WORK TO COMPLETE:
Your task is to copy each line in the listing that includes the word "arrival".

SUPPLIED DATA:
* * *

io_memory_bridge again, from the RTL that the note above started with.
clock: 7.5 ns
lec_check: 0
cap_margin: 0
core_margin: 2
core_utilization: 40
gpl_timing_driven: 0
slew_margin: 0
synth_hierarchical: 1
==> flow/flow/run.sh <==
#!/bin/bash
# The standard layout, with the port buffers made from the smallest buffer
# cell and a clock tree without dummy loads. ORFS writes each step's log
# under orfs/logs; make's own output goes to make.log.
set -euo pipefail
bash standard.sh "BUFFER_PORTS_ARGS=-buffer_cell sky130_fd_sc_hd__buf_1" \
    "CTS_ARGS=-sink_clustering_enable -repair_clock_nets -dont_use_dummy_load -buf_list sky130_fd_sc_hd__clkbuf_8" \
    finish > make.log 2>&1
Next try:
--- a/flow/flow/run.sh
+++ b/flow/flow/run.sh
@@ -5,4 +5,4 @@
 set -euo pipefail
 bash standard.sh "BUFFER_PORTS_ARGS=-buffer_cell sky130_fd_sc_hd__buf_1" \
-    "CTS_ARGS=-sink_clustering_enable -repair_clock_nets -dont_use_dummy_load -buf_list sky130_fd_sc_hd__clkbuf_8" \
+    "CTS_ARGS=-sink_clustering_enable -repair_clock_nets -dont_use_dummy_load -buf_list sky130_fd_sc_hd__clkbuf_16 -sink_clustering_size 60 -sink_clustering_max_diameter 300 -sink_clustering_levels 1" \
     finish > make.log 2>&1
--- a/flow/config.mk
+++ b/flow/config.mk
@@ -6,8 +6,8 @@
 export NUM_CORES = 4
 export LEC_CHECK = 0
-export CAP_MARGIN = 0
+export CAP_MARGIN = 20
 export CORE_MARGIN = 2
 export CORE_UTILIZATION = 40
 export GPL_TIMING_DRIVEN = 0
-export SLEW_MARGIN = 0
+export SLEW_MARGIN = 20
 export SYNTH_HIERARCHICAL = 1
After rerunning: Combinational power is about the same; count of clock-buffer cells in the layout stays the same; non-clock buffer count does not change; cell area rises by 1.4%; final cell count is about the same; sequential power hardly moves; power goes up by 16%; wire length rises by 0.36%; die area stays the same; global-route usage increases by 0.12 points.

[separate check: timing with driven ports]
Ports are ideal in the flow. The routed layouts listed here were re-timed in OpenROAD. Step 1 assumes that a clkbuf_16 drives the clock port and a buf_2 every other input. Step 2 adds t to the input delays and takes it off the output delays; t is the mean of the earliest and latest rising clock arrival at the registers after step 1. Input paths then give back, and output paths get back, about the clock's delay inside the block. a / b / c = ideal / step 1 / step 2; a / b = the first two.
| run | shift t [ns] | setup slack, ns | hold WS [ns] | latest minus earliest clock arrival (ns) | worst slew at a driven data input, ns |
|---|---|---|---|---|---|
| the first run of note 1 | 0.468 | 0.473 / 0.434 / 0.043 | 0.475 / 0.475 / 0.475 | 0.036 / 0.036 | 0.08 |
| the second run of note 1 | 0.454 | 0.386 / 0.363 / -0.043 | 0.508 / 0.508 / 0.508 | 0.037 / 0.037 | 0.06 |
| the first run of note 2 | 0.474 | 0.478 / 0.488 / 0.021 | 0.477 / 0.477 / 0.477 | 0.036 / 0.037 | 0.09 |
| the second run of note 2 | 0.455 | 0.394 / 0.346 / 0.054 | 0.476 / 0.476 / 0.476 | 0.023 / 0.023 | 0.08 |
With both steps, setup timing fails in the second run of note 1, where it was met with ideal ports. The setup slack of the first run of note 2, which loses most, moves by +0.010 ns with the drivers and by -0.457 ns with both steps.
Source: an optimization exercise on an open RTL-to-GDS flow (aim: a short achievable clock period and few clock cycles). Production flows keep margins and buffers that such runs may drop. RTL that was checked went through simulation tests only; none was proved equivalent to the original. No activity file was given, so power comes from the tool's default toggle rates.

## riscv_pipe_top
module riscv_pipe_top (
    input  logic                clk,
    input  logic                rst,
    output logic [32-1:0] imem_addr,
    input  logic [32-1:0] imem_data,
    output logic [32-1:0] dmem_addr,
    output logic                dmem_read,
    output logic                dmem_write,
    output logic [32-1:0] dmem_wdata,
    input  logic [32-1:0] dmem_rdata
);
Size: ~8100 cells after synthesis, about 2000 flip-flops, about 160 I/O pins, about 98000 sq um of cells after synthesis.
export LEC_CHECK = 0
export ABC_CLOCK_PERIOD_IN_PS = 3000
export CAP_MARGIN = 20
export CELL_PAD_IN_SITES_DETAIL_PLACEMENT = 2
export CELL_PAD_IN_SITES_GLOBAL_PLACEMENT = 2
export CORE_MARGIN = 2
export CORE_UTILIZATION = 30
export SLEW_MARGIN = 20
export TNS_END_PERCENT = 100
create_clock -name core_clock -period 11.0 [get_ports {clk}]
standard.sh (not shown) runs the stock make flow with config.mk's settings and CLKGATE_MAP_FILE= SYNTH_SCRIPT=/design/flow/synth_recipe.tcl, a recipe that flattens the netlist after the stock synthesis.
==> flow/flow/run.sh <==
#!/bin/bash
# Standard layout, with repair_timing aiming for setup slack well above zero.
set -uo pipefail
bash standard.sh SETUP_SLACK_MARGIN=7.5 finish > standard_flow.log 2>&1
The starting point completed with no timing, DRC or antenna violations.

WRITTEN SOLUTION:
Ports are ideal in the flow. The routed layouts listed here were re-timed in OpenROAD. Step 1 assumes that a clkbuf_16 drives the clock port and a buf_2 every other input. Step 2 adds t to the input delays and takes it off the output delays; t is the mean of the earliest and latest rising clock arrival at the registers after step 1. Input paths then give back, and output paths get back, about the clock's delay inside the block. a / b / c = ideal / step 1 / step 2; a / b = the first two.
| run | shift t [ns] | setup slack, ns | hold WS [ns] | latest minus earliest clock arrival (ns) | worst slew at a driven data input, ns |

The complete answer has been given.